According to The Charlotte Observer, Earp’s order keeps several major claims alive while trimming narrower invasion-of-privacy counts. The paper reports that the judge found the workers could not hang negligence claims solely on the FTC Act or HIPAA under North Carolina law, but otherwise left intact accusations about late notice and inadequate data protections.
Company Notice And What Was Taken
In its own public data-security notice, Bojangles says investigators first spotted suspicious activity on March 12, 2024 and later determined that certain files were viewed and downloaded between February 19 and March 12. The company says the breach “impacted employee information only” and lists potentially involved data types that match the lawsuit, including Social Security numbers, driver’s license numbers and medical information. To blunt the fallout, Bojangles offered affected workers one year of complimentary credit monitoring and identity-restoration services, as outlined in Bojangles.
What Workers Say
In court filings, employees say a group tied to the ransomware operation known as “Hunters” bragged online that it had posted more than 387,000 Bojangles files totaling roughly 290 gigabytes on a dark-web site. They claim some staffers have already dealt with fraud and out-of-pocket costs tied to the leak. The requested relief includes money damages, class certification and court orders forcing security upgrades and ongoing monitoring, as detailed in the ALM copy of the complaint. One named plaintiff has reported a small fraudulent debit charge, according to the filings and media coverage.
Court History And Legal Issues
This is not the first stop for the case. The workers initially sued in federal court, but that version of the lawsuit was dismissed in September 2025 for lack of Article III standing after the judge applied the U.S. Supreme Court’s TransUnion standard. The federal court concluded the plaintiffs had not laid out enough concrete misuse of their data to support damages claims, according to the memorandum and order available on Justia.
What’s Next
After that setback, the plaintiffs refiled in Wake County Superior Court in December 2025, and the case was sent to the North Carolina Business Court in February 2026. The state-court matter is captioned Dougherty v. Bojangles, 25-CVS-46572. CourtListener records reflect Judge Earp’s June 29 ruling that keeps most claims in play, and legal analysts say the decision fits a broader trend of state courts probing how far data-breach remedies can go now that federal standing rules have tightened. Industry coverage from Law360 notes the Business Court declined to give Bojangles an early exit.

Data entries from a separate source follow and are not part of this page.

--- src/rtl/product_accumulator_if.sv ---
// Product-stream input and result output handshake bundle for product_accumulator.
interface product_accumulator_if #(
    parameter int unsigned ACC_W = 72,
    parameter int unsigned CNT_W = 9
);
    localparam int unsigned PROD_W = 64;

    logic              in_valid;
    logic              in_ready;
    logic [PROD_W-1:0] in_product;
    logic              in_last;
    logic              clear;
    logic              out_valid;
    logic              out_ready;
    logic [ACC_W-1:0]  out_sum;
    logic [CNT_W-1:0]  out_count;
    logic              out_overflow;

    modport master (
        output in_valid, in_product, in_last, clear, out_ready,
        input  in_ready, out_valid, out_sum, out_count, out_overflow
    );

    modport slave (
        input  in_valid, in_product, in_last, clear, out_ready,
        output in_ready, out_valid, out_sum, out_count, out_overflow
    );
endinterface
File: config.mk
export PLATFORM = sky130hd
export DESIGN_NAME = atm_session_controller_flat
export DESIGN_NICKNAME = d
export VERILOG_FILES = /design/src/rtl/atm_session_controller_if.sv /design/src/rtl/atm_session_controller.sv /design/src/flat_wrapper.sv
export SDC_FILE = /design/constraint.sdc
export NUM_CORES = 1
export LEC_CHECK = 0
export BUFFER_PORTS_ARGS = -buffer_cell sky130_fd_sc_hd__buf_4
export CAP_MARGIN = 10
export CORE_MARGIN = 3
export CORE_UTILIZATION = 46
export DETAILED_ROUTE_END_ITERATION = 8
export PLACE_DENSITY = 0.75
export SYNTH_ARGS = -nofsm -noshare
export SYNTH_HDL_FRONTEND = slang
export SYNTH_SLANG_ARGS = --single-unit
export TNS_END_PERCENT = 1
File: constraint.sdc
create_clock -name clk -period 21.8 [get_ports clk]
set_input_delay 4.36 -clock clk [delete_from_list [all_inputs] [get_ports clk]]
set_output_delay 4.36 -clock clk [all_outputs]
set_load 0.02 [all_outputs]
File: src/rtl/atm_session_controller_if.sv
// ----------------------------------------------------------------------------
// atm_session_controller_if
//   Bundles the user-facing signals of the ATM session controller.
//   master : card reader / keypad side (drives card, PIN, menu and keys)
//   slave  : controller side (drives displays, pulses, lockout and busy)
//   Inputs : card_in, acc_id, pin/pin_valid, opcode/op_valid,
//            amount/amount_valid, dest_acc/dest_valid, confirm, cancel
//   Outputs: balance_out/balance_valid, op_done, op_error/err_code,
//            print_receipt, card_eject, card_retained, locked[N_ACC], busy
// ----------------------------------------------------------------------------
interface atm_session_controller_if #(
   parameter int unsigned N_ACC = 4,
   parameter int unsigned ACC_W = 2,
   parameter int unsigned BAL_W = 32,
   parameter int unsigned PIN_W = 14
);
   logic              card_in;
   logic [ACC_W-1:0]  acc_id;
   logic [PIN_W-1:0]  pin;
   logic              pin_valid;
   logic [2:0]        opcode;
   logic              op_valid;
   logic [BAL_W-1:0]  amount;
   logic              amount_valid;
   logic [ACC_W-1:0]  dest_acc;
   logic              dest_valid;
   logic              confirm;
   logic              cancel;
   logic [BAL_W-1:0]  balance_out;
   logic              balance_valid;
   logic              op_done;
   logic              op_error;
   logic [2:0]        err_code;
   logic              print_receipt;
   logic              card_eject;
   logic              card_retained;
   logic [N_ACC-1:0]  locked;
   logic              busy;

   modport master (
      output card_in, acc_id, pin, pin_valid, opcode, op_valid,
             amount, amount_valid, dest_acc, dest_valid, confirm, cancel,
      input  balance_out, balance_valid, op_done, op_error, err_code,
             print_receipt, card_eject, card_retained, locked, busy
   );

   modport slave (
      input  card_in, acc_id, pin, pin_valid, opcode, op_valid,
             amount, amount_valid, dest_acc, dest_valid, confirm, cancel,
      output balance_out, balance_valid, op_done, op_error, err_code,
             print_receipt, card_eject, card_retained, locked, busy
   );
endinterface
**src/rtl/algo_err_pkg.sv**
```systemverilog
// Shared error-report types and helpers for the scrub and ECC-report blocks.
// Holds the log-entry layout and a width-generic saturating increment.
package algo_err_pkg;

  localparam int ERR_BITPADR = 5;

  typedef struct packed {
    logic                   derr;
    logic [ERR_BITPADR-1:0] padr;
  } err_log_t;

  // Increment v, holding at the all-ones value of a w-bit counter.
  function automatic logic [31:0] sat_inc(
    input logic [31:0] v,
    input int unsigned w
  );
    logic [31:0] top;
    top = (w >= 32) ? '1 : ((32'd1 << w) - 32'd1);
    return (v >= top) ? v : v + 32'd1;
  endfunction

endpackage

```
**src/rtl/algo_sync_fifo.sv**
```systemverilog
// Synchronous FIFO with push/pop, full/empty and a registered head.
// Head reads as zero while empty so it never exposes stale entries.
module algo_sync_fifo #(
  parameter int WIDTH = 6,
  parameter int DEPTH = 4,
  parameter int BITD  = 2
) (
  input  logic             clk,
  input  logic             rst,
  input  logic             push,
  input  logic [WIDTH-1:0] din,
  input  logic             pop,
  output logic [WIDTH-1:0] dout,
  output logic             full,
  output logic             empty
);

  logic [WIDTH-1:0] mem [DEPTH];
  logic [BITD-1:0]  wr;
  logic [BITD-1:0]  rd;
  logic [BITD:0]    cnt;
  logic             do_push;
  logic             do_pop;

  assign full    = (cnt == (BITD+1)'(DEPTH));
  assign empty   = (cnt == '0);
  assign do_pop  = pop & ~empty;
  // A pop frees the slot, so a push into a full FIFO still lands.
  assign do_push = push & (~full | do_pop);
  assign dout    = empty ? '0 : mem[rd];

  always_ff @(posedge clk) begin
    if (rst) begin
      wr  <= '0;
      rd  <= '0;
      cnt <= '0;
    end else begin
      if (do_push) wr <= wr + 1'b1;
      if (do_pop)  rd <= rd + 1'b1;
      cnt <= cnt + (BITD+1)'(do_push)
                 - (BITD+1)'(do_pop);
    end
  end

  always_ff @(posedge clk) begin
    if (do_push) mem[wr] <= din;
  end

endmodule

```
**src/rtl/algo_1rw_err_logger.sv**
```systemverilog
// Read-response monitor for the 1RW memory model: checks latency,
// counts single/double errors and logs errored addresses in a FIFO.
module algo_1rw_err_logger
  import algo_err_pkg::*;
#(
  parameter int WIDTH     = 4,
  parameter int BITPADR   = 5,
  parameter int MEM_DELAY = 1,
  parameter int LOGDEPTH  = 4,
  parameter int BITLOG    = 2,
  parameter int BITCNT    = 8
) (
  input  logic               clk,
  input  logic               rst,
  input  logic               read_0,
  input  logic               read_vld_0,
  input  logic [WIDTH-1:0]   dout_0,
  input  logic               read_serr_0,
  input  logic               read_derr_0,
  input  logic [BITPADR-1:0] read_padr_0,
  input  logic               clr,
  output logic               log_vld,
  input  logic               log_rdy,
  output logic [BITPADR-1:0] log_padr,
  output logic               log_derr,
  output logic               log_ovf,
  output logic [BITCNT-1:0]  serr_cnt,
  output logic [BITCNT-1:0]  derr_cnt,
  output logic               seq_err
);

  localparam int WBITS = $clog2(MEM_DELAY + 1);

  logic [MEM_DELAY-1:0] exp;
  logic [WBITS-1:0]     warm;
  logic                 chk;
  logic                 evt_s;
  logic                 evt_d;
  logic                 evt;
  logic                 pop;
  logic                 full;
  logic                 empty;
  logic [BITPADR:0]     head;
  logic                 unused_dout;

  assign unused_dout = ^dout_0;

  assign evt_s = read_vld_0 & read_serr_0 & ~read_derr_0;
  assign evt_d = read_vld_0 & read_derr_0;
  assign evt   = evt_s | evt_d;
  assign chk   = (warm == WBITS'(MEM_DELAY));

  assign log_vld = ~empty;
  assign pop     = log_vld & log_rdy;
  assign {log_derr, log_padr} = head;

  algo_sync_fifo #(
    .WIDTH (BITPADR + 1),
    .DEPTH (LOGDEPTH),
    .BITD  (BITLOG)
  ) u_log (
    .clk   (clk),
    .rst   (rst),
    .push  (evt),
    .din   ({read_derr_0, read_padr_0}),
    .pop   (pop),
    .dout  (head),
    .full  (full),
    .empty (empty)
  );

  always_ff @(posedge clk) begin
    if (rst) begin
      exp      <= '0;
      warm     <= '0;
      serr_cnt <= '0;
      derr_cnt <= '0;
      log_ovf  <= 1'b0;
      seq_err  <= 1'b0;
    end else begin
      exp[0] <= read_0;
      for (int i = 1; i < MEM_DELAY; i++)
        exp[i] <= exp[i-1];
      if (!chk) warm <= warm + 1'b1;
      // Clear beats any same-cycle increment or sticky set.
      if (clr) begin
        serr_cnt <= '0;
        derr_cnt <= '0;
        log_ovf  <= 1'b0;
        seq_err  <= 1'b0;
      end else begin
        if (evt_s)
          serr_cnt <= BITCNT'(sat_inc(32'(serr_cnt), BITCNT));
        if (evt_d)
          derr_cnt <= BITCNT'(sat_inc(32'(derr_cnt), BITCNT));
        if (evt & full & ~pop)
          log_ovf <= 1'b1;
        if (chk & (exp[MEM_DELAY-1] != read_vld_0))
          seq_err <= 1'b1;
      end
    end
  end

endmodule

```
### src/rtl/am_mod_pipe.sv
// am_mod_pipe: three-stage AM / DSB-SC modulator with passthrough modes,
// output saturation and a sticky clip flag. Offset-binary samples in and out.
module am_mod_pipe #(
  parameter int unsigned DW = 16,
  parameter int unsigned MW = 8
) (
  input  logic          clk,
  input  logic          rst_n,
  input  logic          in_valid,
  input  logic [DW-1:0] carrier,
  input  logic [DW-1:0] modulated,
  input  logic [MW:0]   ma,
  input  logic [1:0]    mode,
  input  logic          clip_clr,
  output logic          out_valid,
  output logic [DW-1:0] am_sig,
  output logic          clip_flag
);

  localparam int unsigned MAW     = MW + 1;        // depth width
  localparam int unsigned EW      = DW + 1;        // envelope width
  localparam int unsigned PW      = DW + MW + 2;   // depth product width
  localparam int unsigned AW      = EW + DW;       // stage-3 product width
  localparam int unsigned HALF_M1 = (2 ** (DW - 1)) - 1;

  localparam logic [MAW-1:0]       MA_FULL  = MAW'(2 ** MW);
  localparam logic [DW-1:0]        MIDSCALE = DW'(2 ** (DW - 1));
  localparam logic signed [AW-1:0] SAT_MAX  = AW'(HALF_M1);
  localparam logic signed [AW-1:0] SAT_MIN  = ~SAT_MAX;

  localparam logic [1:0] MODE_AM     = 2'd0;
  localparam logic [1:0] MODE_DSB    = 2'd1;
  localparam logic [1:0] MODE_PASS_C = 2'd2;
  localparam logic [1:0] MODE_PASS_M = 2'd3;

  // Stage 1 registers
  logic                  v1_q,     v1_d;
  logic signed [DW-1:0]  s_c1_q,   s_c1_d;
  logic signed [DW-1:0]  s_m1_q,   s_m1_d;
  logic [MAW-1:0]        ma1_q,    ma1_d;
  logic [1:0]            mode1_q,  mode1_d;

  // Stage 2 registers
  logic                  v2_q,     v2_d;
  logic signed [DW-1:0]  s_c2_q,   s_c2_d;
  logic signed [DW-1:0]  s_m2_q,   s_m2_d;
  logic signed [EW-1:0]  env2_q,   env2_d;
  logic [1:0]            mode2_q,  mode2_d;

  // Output registers
  logic                  out_valid_q, out_valid_d;
  logic [DW-1:0]         am_sig_q,    am_sig_d;
  logic                  clip_q,      clip_d;

  // Stage-2 and stage-3 intermediates
  logic signed [PW-1:0]  m_prod;
  logic signed [DW-1:0]  m_sc;
  logic signed [AW-1:0]  am_prod;
  logic signed [AW-1:0]  dsb_prod;
  logic signed [AW-1:0]  r_wide;
  logic signed [DW-1:0]  r_sat;
  logic                  sat;

  // Stage 1: convert to two's complement, clamp depth, capture mode
  always_comb begin
    v1_d    = in_valid;
    s_c1_d  = s_c1_q;
    s_m1_d  = s_m1_q;
    ma1_d   = ma1_q;
    mode1_d = mode1_q;
    if (in_valid) begin
      s_c1_d  = {~carrier[DW-1], carrier[DW-2:0]};
      s_m1_d  = {~modulated[DW-1], modulated[DW-2:0]};
      ma1_d   = (ma > MA_FULL) ? MA_FULL : ma;
      mode1_d = mode;
    end
  end

  // Stage 2: scale the modulating wave by depth and bias into the envelope
  always_comb begin
    m_prod  = $signed({{(PW-DW){s_m1_q[DW-1]}}, s_m1_q})
            * $signed({{(PW-MAW){1'b0}}, ma1_q});
    m_sc    = DW'(m_prod >>> MW);
    v2_d    = v1_q;
    s_c2_d  = s_c2_q;
    s_m2_d  = s_m2_q;
    env2_d  = env2_q;
    mode2_d = mode2_q;
    if (v1_q) begin
      s_c2_d  = s_c1_q;
      s_m2_d  = s_m1_q;
      env2_d  = $signed(EW'(HALF_M1)) + $signed({m_sc[DW-1], m_sc});
      mode2_d = mode1_q;
    end
  end

  // Stage 3: mode select, saturation, offset-binary output and clip tracking
  always_comb begin
    am_prod  = $signed({{DW{env2_q[EW-1]}}, env2_q})
             * $signed({{EW{s_c2_q[DW-1]}}, s_c2_q});
    dsb_prod = $signed({{EW{s_m2_q[DW-1]}}, s_m2_q})
             * $signed({{EW{s_c2_q[DW-1]}}, s_c2_q});
    r_wide   = am_prod >>> DW;
    case (mode2_q)
      MODE_AM:     r_wide = am_prod >>> DW;
      MODE_DSB:    r_wide = dsb_prod >>> (DW - 1);
      MODE_PASS_C: r_wide = $signed({{EW{s_c2_q[DW-1]}}, s_c2_q});
      MODE_PASS_M: r_wide = $signed({{EW{s_m2_q[DW-1]}}, s_m2_q});
      default:     r_wide = am_prod >>> DW;
    endcase

    sat   = 1'b0;
    r_sat = DW'(r_wide);
    if (r_wide > SAT_MAX) begin
      sat   = 1'b1;
      r_sat = DW'(SAT_MAX);
    end else if (r_wide < SAT_MIN) begin
      sat   = 1'b1;
      r_sat = DW'(SAT_MIN);
    end

    out_valid_d = v2_q;
    am_sig_d    = am_sig_q;
    if (v2_q) begin
      am_sig_d = {~r_sat[DW-1], r_sat[DW-2:0]};
    end
    // a new clip on the same cycle as a clear keeps the flag set
    clip_d = (v2_q & sat) | (clip_q & ~clip_clr);
  end

  // Pipeline state; reset discards everything in flight
  always_ff @(posedge clk or negedge rst_n) begin
    if (!rst_n) begin
      v1_q        <= 1'b0;
      s_c1_q      <= '0;
      s_m1_q      <= '0;
      ma1_q       <= '0;
      mode1_q     <= '0;
      v2_q        <= 1'b0;
      s_c2_q      <= '0;
      s_m2_q      <= '0;
      env2_q      <= '0;
      mode2_q     <= '0;
      out_valid_q <= 1'b0;
      am_sig_q    <= MIDSCALE;
      clip_q      <= 1'b0;
    end else begin
      v1_q        <= v1_d;
      s_c1_q      <= s_c1_d;
      s_m1_q      <= s_m1_d;
      ma1_q       <= ma1_d;
      mode1_q     <= mode1_d;
      v2_q        <= v2_d;
      s_c2_q      <= s_c2_d;
      s_m2_q      <= s_m2_d;
      env2_q      <= env2_d;
      mode2_q     <= mode2_d;
      out_valid_q <= out_valid_d;
      am_sig_q    <= am_sig_d;
      clip_q      <= clip_d;
    end
  end

  assign out_valid = out_valid_q;
  assign am_sig    = am_sig_q;
  assign clip_flag = clip_q;

endmodule
**src/rtl/reg_bank_arbiter_if.sv**
```systemverilog
// Bus bundle between N_REQ requesters and the shared register bank arbiter.
// Request fields are flat vectors sliced per requester; responses are shared.
interface reg_bank_arbiter_if #(
    parameter int WIDTH = 32,
    parameter int DEPTH = 8,
    parameter int N_REQ = 4
);
    localparam int ADDR_W = $clog2(DEPTH);
    localparam int ID_W   = $clog2(N_REQ);

    logic [N_REQ-1:0]        i_req;
    logic [N_REQ-1:0]        i_we;
    logic [N_REQ*ADDR_W-1:0] i_addr;
    logic [N_REQ*WIDTH-1:0]  i_wdata;
    logic [N_REQ-1:0]        o_gnt;
    logic                    o_rvalid;
    logic [ID_W-1:0]         o_rid;
    logic [WIDTH-1:0]        o_rdata;
    logic                    o_err;

    modport master (
        output i_req, i_we, i_addr, i_wdata,
        input  o_gnt, o_rvalid, o_rid, o_rdata, o_err
    );

    modport slave (
        input  i_req, i_we, i_addr, i_wdata,
        output o_gnt, o_rvalid, o_rid, o_rdata, o_err
    );
endinterface

```
**src/rtl/reg_bank_arbiter.sv**
```systemverilog
// Round-robin arbiter granting one read or write per cycle into a shared
// DEPTH x WIDTH register bank, with a registered read/error response.
module reg_bank_arbiter #(
    parameter int WIDTH = 32,
    parameter int DEPTH = 8,
    parameter int N_REQ = 4
) (
    input  logic             i_clk,
    input  logic             i_rst_n,
    reg_bank_arbiter_if.slave bus
);
    localparam int ADDR_W = $clog2(DEPTH);
    localparam int ID_W   = $clog2(N_REQ);
    localparam logic [ADDR_W:0] DEPTH_X = (ADDR_W+1)'(DEPTH);

    // Handshake: requester k holds i_req[k] and its fields stable until a
    // cycle with i_req[k] & o_gnt[k]; that cycle is the transfer. o_gnt is
    // combinational from i_req, so i_req must never depend on o_gnt.

    logic [WIDTH-1:0] r_bank [DEPTH];
    logic [ID_W-1:0]  r_ptr;
    logic             r_rvalid;
    logic [ID_W-1:0]  r_rid;
    logic [WIDTH-1:0] r_rdata;
    logic             r_err;

    logic             w_found;
    logic [ID_W-1:0]  w_idx;
    logic [N_REQ-1:0] w_gnt;
    logic             w_grant;
    logic             w_sel_we;
    logic [ADDR_W-1:0] w_sel_addr;
    logic [WIDTH-1:0] w_sel_wdata;
    logic             w_in_range;
    logic [WIDTH-1:0] w_rd_word;

    // Scan from r_ptr upward with wrap; first asserted request wins.
    always_comb begin
        w_found = 1'b0;
        w_idx   = '0;
        for (int i = 0; i < N_REQ; i++) begin
            if (!w_found && bus.i_req[(int'(r_ptr) + i) % N_REQ]) begin
                w_found = 1'b1;
                w_idx   = ID_W'((int'(r_ptr) + i) % N_REQ);
            end
        end
    end

    always_comb begin
        w_gnt = '0;
        if (w_found && i_rst_n) begin
            w_gnt[w_idx] = 1'b1;
        end
    end

    assign w_grant     = |w_gnt;
    assign w_sel_we    = bus.i_we[w_idx];
    assign w_sel_addr  = bus.i_addr[w_idx*ADDR_W +: ADDR_W];
    assign w_sel_wdata = bus.i_wdata[w_idx*WIDTH +: WIDTH];
    assign w_in_range  = ({1'b0, w_sel_addr} < DEPTH_X);
    assign w_rd_word   = w_in_range ? r_bank[w_sel_addr] : '0;

    always_ff @(posedge i_clk) begin
        if (!i_rst_n) begin
            for (int d = 0; d < DEPTH; d++) begin
                r_bank[d] <= '0;
            end
            r_ptr    <= '0;
            r_rvalid <= 1'b0;
            r_rid    <= '0;
            r_rdata  <= '0;
            r_err    <= 1'b0;
        end else begin
            r_rvalid <= w_grant && !w_sel_we;
            r_err    <= w_grant && !w_in_range;
            if (w_grant) begin
                r_ptr <= (w_idx == ID_W'(N_REQ-1)) ? '0 : w_idx + 1'b1;
                if (w_sel_we && w_in_range) begin
                    r_bank[w_sel_addr] <= w_sel_wdata;
                end
                if (!w_sel_we) begin
                    r_rdata <= w_rd_word;
                end
                // Error responses carry the requester id even for writes.
                if (!w_sel_we || !w_in_range) begin
                    r_rid <= w_idx;
                end
            end
        end
    end

    assign bus.o_gnt    = w_gnt;
    assign bus.o_rvalid = r_rvalid;
    assign bus.o_rid    = r_rid;
    assign bus.o_rdata  = r_rdata;
    assign bus.o_err    = r_err;
endmodule

```
**src/flat_wrapper.sv**
```systemverilog
// flat-port wrapper written by rule: the top's interface ports become plain ports
module reg_bank_arbiter_flat 
#(
    parameter int WIDTH = 32,
    parameter int DEPTH = 8,
    parameter int N_REQ = 4
)
  (i_clk, i_rst_n, bus_i_req, bus_i_we, bus_i_addr, bus_i_wdata, bus_o_gnt, bus_o_rvalid, bus_o_rid, bus_o_rdata, bus_o_err);
  reg_bank_arbiter_if #(.WIDTH(WIDTH), .DEPTH(DEPTH), .N_REQ(N_REQ)) bus_i ();
  input  logic i_clk;
  input  logic i_rst_n;
  input wire logic [$bits(bus_i.i_req)-1:0] bus_i_req;
  input wire logic [$bits(bus_i.i_we)-1:0] bus_i_we;
  input wire logic [$bits(bus_i.i_addr)-1:0] bus_i_addr;
  input wire logic [$bits(bus_i.i_wdata)-1:0] bus_i_wdata;
  output wire logic [$bits(bus_i.o_gnt)-1:0] bus_o_gnt;
  output wire logic [$bits(bus_i.o_rvalid)-1:0] bus_o_rvalid;
  output wire logic [$bits(bus_i.o_rid)-1:0] bus_o_rid;
  output wire logic [$bits(bus_i.o_rdata)-1:0] bus_o_rdata;
  output wire logic [$bits(bus_i.o_err)-1:0] bus_o_err;
  assign bus_i.i_req = bus_i_req;
  assign bus_i.i_we = bus_i_we;
  assign bus_i.i_addr = bus_i_addr;
  assign bus_i.i_wdata = bus_i_wdata;
  assign bus_o_gnt = bus_i.o_gnt;
  assign bus_o_rvalid = bus_i.o_rvalid;
  assign bus_o_rid = bus_i.o_rid;
  assign bus_o_rdata = bus_i.o_rdata;
  assign bus_o_err = bus_i.o_err;
  reg_bank_arbiter #(.WIDTH(WIDTH), .DEPTH(DEPTH), .N_REQ(N_REQ)) u_core (.i_clk(i_clk), .i_rst_n(i_rst_n), .bus(bus_i));
endmodule
```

Why It Matters In Charlotte
Bojangles, a Carolina-born restaurant brand with roughly 800 locations and a corporate support center at 500 Forest Point Circle in Charlotte, reports employing nearly 10,000 people. For that local workforce, the Business Court’s ruling keeps alive the question of whether employees hit by a breach can not only recover damages but also force long-term security changes at one of the region’s marquee employers. The decision sets up what could be a drawn-out state-court fight over class certification and the scope of any relief. Attorneys for both the plaintiffs and Bojangles did not immediately respond to requests for comment.